=== Begin Enclosure ===

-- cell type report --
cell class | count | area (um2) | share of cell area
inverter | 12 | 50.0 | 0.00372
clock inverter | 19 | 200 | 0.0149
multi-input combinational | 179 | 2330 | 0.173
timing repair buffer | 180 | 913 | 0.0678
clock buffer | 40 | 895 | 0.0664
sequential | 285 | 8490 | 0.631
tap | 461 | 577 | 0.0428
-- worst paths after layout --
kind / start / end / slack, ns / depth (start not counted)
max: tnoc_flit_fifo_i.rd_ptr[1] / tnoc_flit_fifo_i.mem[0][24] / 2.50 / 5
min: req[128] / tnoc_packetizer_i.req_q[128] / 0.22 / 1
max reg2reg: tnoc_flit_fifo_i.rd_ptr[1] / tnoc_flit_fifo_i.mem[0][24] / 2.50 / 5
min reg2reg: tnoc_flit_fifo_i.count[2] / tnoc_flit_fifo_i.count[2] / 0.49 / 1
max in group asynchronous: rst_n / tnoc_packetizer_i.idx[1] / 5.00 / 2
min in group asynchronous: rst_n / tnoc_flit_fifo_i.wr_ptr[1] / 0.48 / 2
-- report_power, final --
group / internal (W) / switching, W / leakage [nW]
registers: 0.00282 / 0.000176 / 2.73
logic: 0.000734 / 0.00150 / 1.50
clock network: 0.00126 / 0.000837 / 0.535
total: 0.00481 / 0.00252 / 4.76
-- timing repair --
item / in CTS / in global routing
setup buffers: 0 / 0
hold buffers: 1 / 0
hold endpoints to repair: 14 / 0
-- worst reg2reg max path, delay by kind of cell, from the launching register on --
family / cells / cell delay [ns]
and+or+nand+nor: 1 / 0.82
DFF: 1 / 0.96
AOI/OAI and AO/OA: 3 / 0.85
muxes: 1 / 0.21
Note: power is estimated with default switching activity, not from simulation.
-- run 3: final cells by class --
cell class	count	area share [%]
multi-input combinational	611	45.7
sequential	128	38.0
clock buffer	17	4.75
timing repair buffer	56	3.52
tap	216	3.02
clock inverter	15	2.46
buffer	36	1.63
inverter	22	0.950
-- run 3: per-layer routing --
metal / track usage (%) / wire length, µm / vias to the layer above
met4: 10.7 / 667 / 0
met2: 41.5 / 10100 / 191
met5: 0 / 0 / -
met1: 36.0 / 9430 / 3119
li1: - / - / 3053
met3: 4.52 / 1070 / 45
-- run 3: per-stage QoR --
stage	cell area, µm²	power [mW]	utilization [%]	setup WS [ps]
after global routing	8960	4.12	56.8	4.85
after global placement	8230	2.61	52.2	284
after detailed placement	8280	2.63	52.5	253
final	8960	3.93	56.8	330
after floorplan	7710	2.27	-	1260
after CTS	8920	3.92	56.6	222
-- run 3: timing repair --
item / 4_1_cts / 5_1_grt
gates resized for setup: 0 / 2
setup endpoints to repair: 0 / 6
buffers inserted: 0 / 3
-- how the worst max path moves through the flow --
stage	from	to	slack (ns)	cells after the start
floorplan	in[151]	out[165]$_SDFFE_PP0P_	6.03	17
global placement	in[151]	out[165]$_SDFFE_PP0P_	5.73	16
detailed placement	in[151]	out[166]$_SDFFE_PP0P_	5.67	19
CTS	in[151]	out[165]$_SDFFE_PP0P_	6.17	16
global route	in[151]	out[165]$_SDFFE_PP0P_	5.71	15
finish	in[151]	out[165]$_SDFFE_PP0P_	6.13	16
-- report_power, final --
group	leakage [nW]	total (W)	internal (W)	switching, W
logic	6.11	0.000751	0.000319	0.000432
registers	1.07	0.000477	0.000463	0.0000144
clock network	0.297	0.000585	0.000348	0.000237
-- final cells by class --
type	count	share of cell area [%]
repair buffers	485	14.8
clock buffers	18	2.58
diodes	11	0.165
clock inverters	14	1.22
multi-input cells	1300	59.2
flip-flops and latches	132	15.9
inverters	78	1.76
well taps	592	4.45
**src/common/simtPkg.sv**
```systemverilog
package simtPkg;

    //////////////////////////////////////////////////
    // widths
    parameter int dataWidth    = 32;
    parameter int regAddrWidth = 5;
    parameter int laneIdReg    = 26;   // holds the lane number out of reset

    typedef logic [dataWidth-1:0]    word_t;
    typedef logic [31:0]             instr_t;
    typedef logic [regAddrWidth-1:0] regAddr_t;

    //////////////////////////////////////////////////
    // encodings
    typedef enum logic [5:0] {
        opRtype = 6'd0,
        opAddi  = 6'd8,
        opMuli  = 6'd10,
        opAndi  = 6'd12,
        opOri   = 6'd13,
        opHalt  = 6'd14,
        opLui   = 6'd15
    } opcode_t;

    typedef enum logic [2:0] {
        aluAnd = 3'b000,
        aluOr  = 3'b001,
        aluAdd = 3'b010,
        aluSub = 3'b110,
        aluSlt = 3'b111
    } aluOp_t;

    typedef enum logic [1:0] {
        shNone = 2'b00,
        shSll  = 2'b01,
        shSrl  = 2'b10
    } shiftOp_t;

    // all fields zero means nop
    typedef struct packed {
        logic     regWrite;
        logic     regDst;     // rd instead of rt
        logic     zeroImm;
        logic     aluSrc;     // immediate as operand b
        aluOp_t   aluOp;
        shiftOp_t shiftOp;
        logic     isMul;
        logic     immToReg;   // lui
        logic     isHalt;
    } ctrl_t;

    //////////////////////////////////////////////////
    // stage payloads
    typedef struct packed {
        ctrl_t         ctrl;
        word_t         rsData;
        word_t         rtData;
        word_t         imm;
        logic [4:0]    shamt;
        regAddr_t      dst;
        regAddr_t      rs;
        regAddr_t      rt;
    } execPayload_t;

    typedef struct packed {
        ctrl_t         ctrl;
        word_t         aluRes;
        word_t         shiftRes;
        word_t         mulA;
        logic [16:0]   mulB;       // low immediate bits that also feed lui
        regAddr_t      dst;
    } memPayload_t;

    typedef struct packed {
        logic          regWrite;
        logic          isHalt;
        regAddr_t      dst;
        word_t         result;
    } wbPayload_t;

    // instruction fields
    function automatic opcode_t opcodeOf(instr_t i);
        return opcode_t'(i[31:26]);
    endfunction

    function automatic logic [5:0] functOf(instr_t i);
        return i[5:0];
    endfunction

    function automatic regAddr_t rsOf(instr_t i);
        return i[25:21];
    endfunction

    function automatic regAddr_t rtOf(instr_t i);
        return i[20:16];
    endfunction

    function automatic regAddr_t rdOf(instr_t i);
        return i[15:11];
    endfunction

    function automatic logic [4:0] shamtOf(instr_t i);
        return i[10:6];
    endfunction

    function automatic logic [15:0] immOf(instr_t i);
        return i[15:0];
    endfunction

endpackage

```
**src/hdl/stageReg.sv**
```systemverilog
`timescale 1ns/100ps

module stageReg #(
    parameter type payload_t = logic
) (
    input  logic     clk,
    input  logic     reset,
    input  logic     flush,
    input  payload_t d,
    output payload_t q
);

    // zero payload is a nop in every stage
    always_ff @(posedge clk or posedge reset)
    begin
        if (reset)
            q <= '0;
        else if (flush)
            q <= '0;
        else
            q <= d;
    end

endmodule

```
**src/lane/laneDatapath.sv**
```systemverilog
`timescale 1ns/100ps

module laneDatapath #(
    parameter int laneId = 0
) (
    input  logic              clk,
    input  logic              reset,
    input  simtPkg::instr_t   instrDec,
    input  simtPkg::ctrl_t    ctrl,
    output logic              wbValid,
    output simtPkg::regAddr_t wbAddr,
    output simtPkg::word_t    wbData,
    output logic              haltRetired
);
    import simtPkg::*;

    execPayload_t ed, eq;
    memPayload_t  md, mq;
    wbPayload_t   wd, wq;
    word_t        rsData, rtData;
    logic [15:0]  imm;
    word_t        rsFwd, rtFwd, srcB, aluRes, shiftRes, selRes;

    //////////////////////////////////////////////////
    // decode
    assign imm         = immOf(instrDec);
    assign ed.ctrl     = ctrl;
    assign ed.rsData   = rsData;
    assign ed.rtData   = rtData;
    assign ed.imm      = ctrl.zeroImm ? {16'b0, imm} : {{16{imm[15]}}, imm};
    assign ed.shamt    = shamtOf(instrDec);
    assign ed.dst      = ctrl.regDst ? rdOf(instrDec) : rtOf(instrDec);
    assign ed.rs       = rsOf(instrDec);
    assign ed.rt       = rtOf(instrDec);

    laneRegFile #(.laneId(laneId)) i_regFile (
        .clk(clk), .reset(reset), .rs(ed.rs), .rt(ed.rt),
        .writeEn(wbValid), .writeAddr(wq.dst), .writeData(wq.result),
        .rsData(rsData), .rtData(rtData)
    );

    stageReg #(.payload_t(execPayload_t)) i_execReg (
        .clk(clk), .reset(reset), .flush(1'b0), .d(ed), .q(eq)
    );

    //////////////////////////////////////////////////
    // execute with result select ahead of writeback
    assign rsFwd = (mq.ctrl.regWrite && (mq.dst != '0) && (mq.dst == eq.rs)) ? selRes :
                   (wbValid && (wq.dst == eq.rs)) ? wq.result : eq.rsData;
    assign rtFwd = (mq.ctrl.regWrite && (mq.dst != '0) && (mq.dst == eq.rt)) ? selRes :
                   (wbValid && (wq.dst == eq.rt)) ? wq.result : eq.rtData;
    assign srcB  = eq.ctrl.aluSrc ? eq.imm : rtFwd;

    always_comb
    begin
        case (eq.ctrl.aluOp)
            aluAnd:  aluRes = rsFwd & srcB;
            aluOr:   aluRes = rsFwd | srcB;
            aluSub:  aluRes = rsFwd - srcB;
            aluSlt:  aluRes = word_t'($signed(rsFwd) < $signed(srcB));
            default: aluRes = rsFwd + srcB;
        endcase
        case (eq.ctrl.shiftOp)
            shSll:   shiftRes = rtFwd << eq.shamt;
            shSrl:   shiftRes = rtFwd >> eq.shamt;
            default: shiftRes = '0;
        endcase
    end

    assign md = '{ctrl: eq.ctrl, aluRes: aluRes, shiftRes: shiftRes,
                  mulA: rsFwd, mulB: eq.imm[16:0], dst: eq.dst};

    stageReg #(.payload_t(memPayload_t)) i_memReg (
        .clk(clk), .reset(reset), .flush(1'b0), .d(md), .q(mq)
    );

    // result select holds the multiply off the execute path
    always_comb
    begin
        if (mq.ctrl.isMul)
            selRes = mq.mulA * word_t'(mq.mulB);          // low 32 bits kept
        else if (mq.ctrl.immToReg)
            selRes = {mq.mulB[15:0], 16'b0};
        else if (mq.ctrl.shiftOp != shNone)
            selRes = mq.shiftRes;
        else
            selRes = mq.aluRes;
    end

    assign wd = '{regWrite: mq.ctrl.regWrite, isHalt: mq.ctrl.isHalt,
                  dst: mq.dst, result: selRes};

    stageReg #(.payload_t(wbPayload_t)) i_wbReg (
        .clk(clk), .reset(reset), .flush(1'b0), .d(wd), .q(wq)
    );

    //////////////////////////////////////////////////
    // writeback and trace
    assign wbValid     = wq.regWrite && (wq.dst != '0);
    assign wbAddr      = wq.dst;
    assign wbData      = wq.result;
    assign haltRetired = wq.isHalt;

endmodule

```
**src/lane/laneRegFile.sv**
```systemverilog
`timescale 1ns/100ps

module laneRegFile #(
    parameter int laneId = 0
) (
    input  logic              clk,
    input  logic              reset,
    input  simtPkg::regAddr_t rs,
    input  simtPkg::regAddr_t rt,
    input  logic              writeEn,
    input  simtPkg::regAddr_t writeAddr,
    input  simtPkg::word_t    writeData,
    output simtPkg::word_t    rsData,
    output simtPkg::word_t    rtData
);
    import simtPkg::*;

    word_t regs [2**regAddrWidth];

    always_ff @(posedge clk or posedge reset)
    begin
        if (reset)
        begin
            for (int r = 0; r < 2**regAddrWidth; r++)
                regs[r] <= (r == laneIdReg) ? word_t'(laneId) : '0;   // lane number preset
        end
        else if (writeEn && (writeAddr != '0))
            regs[writeAddr] <= writeData;
    end

    // r0 reads zero and decode sees a same-cycle write
    assign rsData = (rs == '0) ? '0 : (writeEn && (writeAddr == rs)) ? writeData : regs[rs];
    assign rtData = (rt == '0) ? '0 : (writeEn && (writeAddr == rt)) ? writeData : regs[rt];

    // writeback in the datapath already filters out r0
    assert property (@(posedge clk) disable iff (reset) writeEn |-> (writeAddr != '0));

endmodule
```
<file path="src/common/simtPkg.sv">
package simtPkg;

    //////////////////////////////////////////////////
    // widths
    parameter int dataWidth    = 32;
    parameter int regAddrWidth = 5;
    parameter int laneIdReg    = 26;   // holds the lane number out of reset

    typedef logic [dataWidth-1:0]    word_t;
    typedef logic [31:0]             instr_t;
    typedef logic [regAddrWidth-1:0] regAddr_t;

    //////////////////////////////////////////////////
    // encodings
    typedef enum logic [5:0] {
        opRtype = 6'd0,
        opAddi  = 6'd8,
        opMuli  = 6'd10,
        opAndi  = 6'd12,
        opOri   = 6'd13,
        opHalt  = 6'd14,
        opLui   = 6'd15
    } opcode_t;

    typedef enum logic [2:0] {
        aluAnd = 3'b000,
        aluOr  = 3'b001,
        aluAdd = 3'b010,
        aluSub = 3'b110,
        aluSlt = 3'b111
    } aluOp_t;

    typedef enum logic [1:0] {
        shNone = 2'b00,
        shSll  = 2'b01,
        shSrl  = 2'b10
    } shiftOp_t;

    // all fields zero means nop
    typedef struct packed {
        logic     regWrite;
        logic     regDst;     // rd instead of rt
        logic     zeroImm;
        logic     aluSrc;     // immediate as operand b
        aluOp_t   aluOp;
        shiftOp_t shiftOp;
        logic     isMul;
        logic     immToReg;   // lui
        logic     isHalt;
    } ctrl_t;

    //////////////////////////////////////////////////
    // stage payloads
    typedef struct packed {
        ctrl_t         ctrl;
        word_t         rsData;
        word_t         rtData;
        word_t         imm;
        logic [4:0]    shamt;
        regAddr_t      dst;
        regAddr_t      rs;
        regAddr_t      rt;
    } execPayload_t;

    typedef struct packed {
        ctrl_t         ctrl;
        word_t         aluRes;
        word_t         shiftRes;
        word_t         mulA;
        logic [16:0]   mulB;       // low immediate bits that also feed lui
        regAddr_t      dst;
    } memPayload_t;

    typedef struct packed {
        logic          regWrite;
        logic          isHalt;
        regAddr_t      dst;
        word_t         result;
    } wbPayload_t;

    // instruction fields
    function automatic opcode_t opcodeOf(instr_t i);
        return opcode_t'(i[31:26]);
    endfunction

    function automatic logic [5:0] functOf(instr_t i);
        return i[5:0];
    endfunction

    function automatic regAddr_t rsOf(instr_t i);
        return i[25:21];
    endfunction

    function automatic regAddr_t rtOf(instr_t i);
        return i[20:16];
    endfunction

    function automatic regAddr_t rdOf(instr_t i);
        return i[15:11];
    endfunction

    function automatic logic [4:0] shamtOf(instr_t i);
        return i[10:6];
    endfunction

    function automatic logic [15:0] immOf(instr_t i);
        return i[15:0];
    endfunction

endpackage

</file>
<file path="src/hdl/ctrlDecode.sv">
`timescale 1ns/100ps

module ctrlDecode (
    input  simtPkg::instr_t instrDec,
    output simtPkg::ctrl_t  ctrl
);
    import simtPkg::*;

    always_comb
    begin
        ctrl = '0;                          // unknown opcode stays a nop
        case (opcodeOf(instrDec))
            opRtype:
            begin
                ctrl.regWrite = 1'b1;
                ctrl.regDst   = 1'b1;
                ctrl.aluOp    = aluAdd;
                case (functOf(instrDec))
                    6'd34:   ctrl.aluOp   = aluSub;
                    6'd36:   ctrl.aluOp   = aluAnd;
                    6'd37:   ctrl.aluOp   = aluOr;
                    6'd42:   ctrl.aluOp   = aluSlt;
                    6'd0:    ctrl.shiftOp = shSll;
                    6'd2:    ctrl.shiftOp = shSrl;
                    default: ctrl.aluOp   = aluAdd;   // odd funct acts as add
                endcase
            end
            opAddi:
            begin
                ctrl.regWrite = 1'b1;
                ctrl.aluSrc   = 1'b1;
                ctrl.aluOp    = aluAdd;
            end
            opMuli:
            begin
                ctrl.regWrite = 1'b1;
                ctrl.aluSrc   = 1'b1;
                ctrl.isMul    = 1'b1;
            end
            opAndi:
            begin
                ctrl.regWrite = 1'b1;
                ctrl.aluSrc   = 1'b1;
                ctrl.zeroImm  = 1'b1;
                ctrl.aluOp    = aluAnd;
            end
            opOri:
            begin
                ctrl.regWrite = 1'b1;
                ctrl.aluSrc   = 1'b1;
                ctrl.zeroImm  = 1'b1;
                ctrl.aluOp    = aluOr;
            end
            opLui:
            begin
                ctrl.regWrite = 1'b1;
                ctrl.immToReg = 1'b1;
            end
            opHalt:  ctrl.isHalt = 1'b1;
            default: ctrl = '0;
        endcase
    end

endmodule

</file>
<file path="config.mk">
export PLATFORM = sky130hd
export DESIGN_NAME = traffic_generator
export DESIGN_NICKNAME = d
export VERILOG_FILES = /design/src/tg_pkg.sv /design/src/tg_fifo.sv /design/src/tg_frame_parser.sv /design/src/tg_write_burst.sv /design/src/tg_reply_queue.sv /design/src/traffic_generator.sv
export SDC_FILE = /design/constraint.sdc
export NUM_CORES = 1
export LEC_CHECK = 0
export ABC_AREA = 1
export CAP_MARGIN = 20
export CORE_MARGIN = 1.5
export CORE_UTILIZATION = 40
export DETAILED_ROUTE_END_ITERATION = 8
export DONT_BUFFER_PORTS = 1
export PLACE_DENSITY_LB_ADDON = 0.2
export RECOVER_POWER = 100
export REMOVE_ABC_BUFFERS = 1
export SKIP_CTS_REPAIR_TIMING = 1
export SLEW_MARGIN = 30
export SYNTH_ARGS = -nofsm -noshare
export SYNTH_HDL_FRONTEND = slang
export SYNTH_SLANG_ARGS = --single-unit
</file>
<file path="constraint.sdc">
create_clock -name clk -period 4.7 [get_ports clk]
set_input_delay 0.705 -clock clk [delete_from_list [all_inputs] [get_ports clk]]
set_output_delay 0.705 -clock clk [all_outputs]
set_load 0.02 [all_outputs]
</file>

=== End Enclosure ===

(Exercise goal):
Every line that holds the word "global" should be copied from the records above.

(Response area):
item / in CTS / in global routing
after global routing	8960	4.12	56.8	4.85
after global placement	8230	2.61	52.2	284
global placement	in[151]	out[165]$_SDFFE_PP0P_	5.73	16
global route	in[151]	out[165]$_SDFFE_PP0P_	5.71	15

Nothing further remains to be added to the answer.